» **Directions for this task**
Only one stretch of the records below is wanted: the lines from the one holding "synth_flops = 19" through the one holding "syn-cell-area_um2 = 1126". Return it exactly, both ends included.

» **Source data**

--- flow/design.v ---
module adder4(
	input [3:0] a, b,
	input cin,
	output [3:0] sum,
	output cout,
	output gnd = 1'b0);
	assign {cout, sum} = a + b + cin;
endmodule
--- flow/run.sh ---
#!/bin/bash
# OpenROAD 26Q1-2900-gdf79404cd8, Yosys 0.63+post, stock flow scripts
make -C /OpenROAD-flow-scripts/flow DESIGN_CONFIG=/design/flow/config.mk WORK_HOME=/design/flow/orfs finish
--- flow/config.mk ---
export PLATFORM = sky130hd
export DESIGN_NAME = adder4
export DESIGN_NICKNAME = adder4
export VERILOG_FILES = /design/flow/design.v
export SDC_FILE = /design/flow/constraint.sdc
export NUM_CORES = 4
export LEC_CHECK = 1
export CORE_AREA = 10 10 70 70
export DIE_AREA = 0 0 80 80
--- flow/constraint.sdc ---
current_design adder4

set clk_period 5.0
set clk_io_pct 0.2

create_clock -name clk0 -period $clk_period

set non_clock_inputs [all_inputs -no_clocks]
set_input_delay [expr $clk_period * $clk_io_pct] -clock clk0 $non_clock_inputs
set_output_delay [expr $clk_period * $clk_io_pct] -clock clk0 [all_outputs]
...
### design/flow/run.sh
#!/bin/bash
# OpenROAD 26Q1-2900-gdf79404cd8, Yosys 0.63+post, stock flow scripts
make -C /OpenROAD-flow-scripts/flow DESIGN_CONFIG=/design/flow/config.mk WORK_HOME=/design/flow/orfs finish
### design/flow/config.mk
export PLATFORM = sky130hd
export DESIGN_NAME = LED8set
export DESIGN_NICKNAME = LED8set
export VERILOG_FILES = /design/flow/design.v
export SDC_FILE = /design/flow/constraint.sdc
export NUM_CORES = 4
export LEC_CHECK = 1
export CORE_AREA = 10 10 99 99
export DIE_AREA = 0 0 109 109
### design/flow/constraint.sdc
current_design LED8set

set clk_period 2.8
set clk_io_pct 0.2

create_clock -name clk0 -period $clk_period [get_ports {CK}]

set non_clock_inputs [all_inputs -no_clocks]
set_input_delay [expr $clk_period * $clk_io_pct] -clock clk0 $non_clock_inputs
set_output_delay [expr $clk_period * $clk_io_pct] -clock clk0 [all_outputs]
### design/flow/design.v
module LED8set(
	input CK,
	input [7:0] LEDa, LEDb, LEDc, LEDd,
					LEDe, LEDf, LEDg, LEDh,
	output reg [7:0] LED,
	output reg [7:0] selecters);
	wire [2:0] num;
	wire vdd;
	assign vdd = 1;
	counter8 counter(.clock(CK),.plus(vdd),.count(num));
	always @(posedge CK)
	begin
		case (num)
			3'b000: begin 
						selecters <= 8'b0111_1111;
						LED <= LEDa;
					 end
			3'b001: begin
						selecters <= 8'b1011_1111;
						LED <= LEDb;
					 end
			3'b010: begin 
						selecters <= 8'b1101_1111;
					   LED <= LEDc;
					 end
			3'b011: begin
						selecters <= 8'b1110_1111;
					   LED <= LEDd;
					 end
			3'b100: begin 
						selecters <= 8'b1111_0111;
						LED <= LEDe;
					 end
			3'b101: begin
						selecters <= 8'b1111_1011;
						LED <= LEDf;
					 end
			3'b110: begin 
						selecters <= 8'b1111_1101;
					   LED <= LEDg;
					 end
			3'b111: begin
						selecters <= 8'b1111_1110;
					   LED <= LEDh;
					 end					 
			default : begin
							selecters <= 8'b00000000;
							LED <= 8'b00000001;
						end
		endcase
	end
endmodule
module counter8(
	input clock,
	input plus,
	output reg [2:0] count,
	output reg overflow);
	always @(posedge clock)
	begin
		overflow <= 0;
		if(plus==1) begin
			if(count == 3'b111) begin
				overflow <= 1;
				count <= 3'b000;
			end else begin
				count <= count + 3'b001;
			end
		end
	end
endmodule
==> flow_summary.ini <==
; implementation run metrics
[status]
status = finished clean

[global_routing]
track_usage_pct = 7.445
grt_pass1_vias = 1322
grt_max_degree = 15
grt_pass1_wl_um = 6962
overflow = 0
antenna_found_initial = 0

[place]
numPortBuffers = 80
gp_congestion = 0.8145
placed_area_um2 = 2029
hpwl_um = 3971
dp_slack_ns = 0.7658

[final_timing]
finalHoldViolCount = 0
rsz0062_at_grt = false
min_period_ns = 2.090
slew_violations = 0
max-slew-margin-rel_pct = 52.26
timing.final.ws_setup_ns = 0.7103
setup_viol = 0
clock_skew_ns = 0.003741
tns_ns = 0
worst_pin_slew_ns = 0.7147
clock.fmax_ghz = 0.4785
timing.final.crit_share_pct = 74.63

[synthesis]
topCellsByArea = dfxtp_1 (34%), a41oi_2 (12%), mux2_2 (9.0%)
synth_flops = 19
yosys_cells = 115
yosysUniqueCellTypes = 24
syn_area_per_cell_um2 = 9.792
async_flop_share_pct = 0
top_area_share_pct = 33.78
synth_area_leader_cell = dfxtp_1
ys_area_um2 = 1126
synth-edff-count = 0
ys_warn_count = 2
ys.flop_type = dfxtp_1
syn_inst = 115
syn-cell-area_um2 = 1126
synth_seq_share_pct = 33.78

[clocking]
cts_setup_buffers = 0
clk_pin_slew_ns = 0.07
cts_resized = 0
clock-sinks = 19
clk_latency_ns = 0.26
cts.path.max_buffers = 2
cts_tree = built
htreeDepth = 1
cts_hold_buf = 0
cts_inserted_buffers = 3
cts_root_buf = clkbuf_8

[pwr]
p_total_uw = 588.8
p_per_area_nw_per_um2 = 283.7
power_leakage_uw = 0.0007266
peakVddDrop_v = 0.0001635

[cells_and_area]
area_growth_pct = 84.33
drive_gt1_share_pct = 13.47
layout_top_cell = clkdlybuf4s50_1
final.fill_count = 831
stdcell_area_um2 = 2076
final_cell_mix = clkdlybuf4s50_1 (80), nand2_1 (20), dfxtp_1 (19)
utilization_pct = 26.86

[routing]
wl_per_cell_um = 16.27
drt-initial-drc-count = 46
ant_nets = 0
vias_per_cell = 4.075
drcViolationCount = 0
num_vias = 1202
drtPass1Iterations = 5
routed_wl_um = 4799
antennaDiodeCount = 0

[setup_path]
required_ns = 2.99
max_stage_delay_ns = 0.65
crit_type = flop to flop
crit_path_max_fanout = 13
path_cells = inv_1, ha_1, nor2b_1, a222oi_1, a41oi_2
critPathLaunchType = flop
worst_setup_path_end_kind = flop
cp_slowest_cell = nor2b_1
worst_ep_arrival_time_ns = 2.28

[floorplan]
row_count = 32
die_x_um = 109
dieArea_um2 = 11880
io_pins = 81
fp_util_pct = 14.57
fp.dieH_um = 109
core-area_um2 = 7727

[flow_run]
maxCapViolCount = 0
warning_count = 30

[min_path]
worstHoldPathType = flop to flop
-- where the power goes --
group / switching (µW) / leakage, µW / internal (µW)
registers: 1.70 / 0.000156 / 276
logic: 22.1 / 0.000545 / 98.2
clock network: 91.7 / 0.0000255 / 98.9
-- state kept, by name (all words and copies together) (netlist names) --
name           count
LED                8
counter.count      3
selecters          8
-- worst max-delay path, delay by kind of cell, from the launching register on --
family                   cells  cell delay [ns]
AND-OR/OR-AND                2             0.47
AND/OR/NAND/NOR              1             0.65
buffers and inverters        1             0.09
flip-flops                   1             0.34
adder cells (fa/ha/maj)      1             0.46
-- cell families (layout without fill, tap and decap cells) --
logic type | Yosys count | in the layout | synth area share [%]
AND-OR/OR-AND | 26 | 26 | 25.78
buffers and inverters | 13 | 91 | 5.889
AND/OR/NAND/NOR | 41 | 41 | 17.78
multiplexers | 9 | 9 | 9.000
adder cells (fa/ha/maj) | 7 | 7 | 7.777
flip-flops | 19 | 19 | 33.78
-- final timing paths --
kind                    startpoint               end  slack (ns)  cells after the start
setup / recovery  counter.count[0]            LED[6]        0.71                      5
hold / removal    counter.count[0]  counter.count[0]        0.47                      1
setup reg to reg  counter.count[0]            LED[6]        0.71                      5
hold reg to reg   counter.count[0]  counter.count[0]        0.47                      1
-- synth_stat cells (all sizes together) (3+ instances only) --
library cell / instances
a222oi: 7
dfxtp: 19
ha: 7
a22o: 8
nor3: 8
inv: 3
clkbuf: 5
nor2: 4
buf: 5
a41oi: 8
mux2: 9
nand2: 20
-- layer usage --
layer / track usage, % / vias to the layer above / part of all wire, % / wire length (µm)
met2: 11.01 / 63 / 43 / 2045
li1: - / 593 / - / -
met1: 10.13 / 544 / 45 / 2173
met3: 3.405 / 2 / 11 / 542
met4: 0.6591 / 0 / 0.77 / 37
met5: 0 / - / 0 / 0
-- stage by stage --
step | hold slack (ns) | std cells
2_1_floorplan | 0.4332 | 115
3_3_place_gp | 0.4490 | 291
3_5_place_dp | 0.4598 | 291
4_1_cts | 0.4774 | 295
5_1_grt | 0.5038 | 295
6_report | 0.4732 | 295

» **Exercise answer**
synth_flops = 19
yosys_cells = 115
yosysUniqueCellTypes = 24
syn_area_per_cell_um2 = 9.792
async_flop_share_pct = 0
top_area_share_pct = 33.78
synth_area_leader_cell = dfxtp_1
ys_area_um2 = 1126
synth-edff-count = 0
ys_warn_count = 2
ys.flop_type = dfxtp_1
syn_inst = 115
syn-cell-area_um2 = 1126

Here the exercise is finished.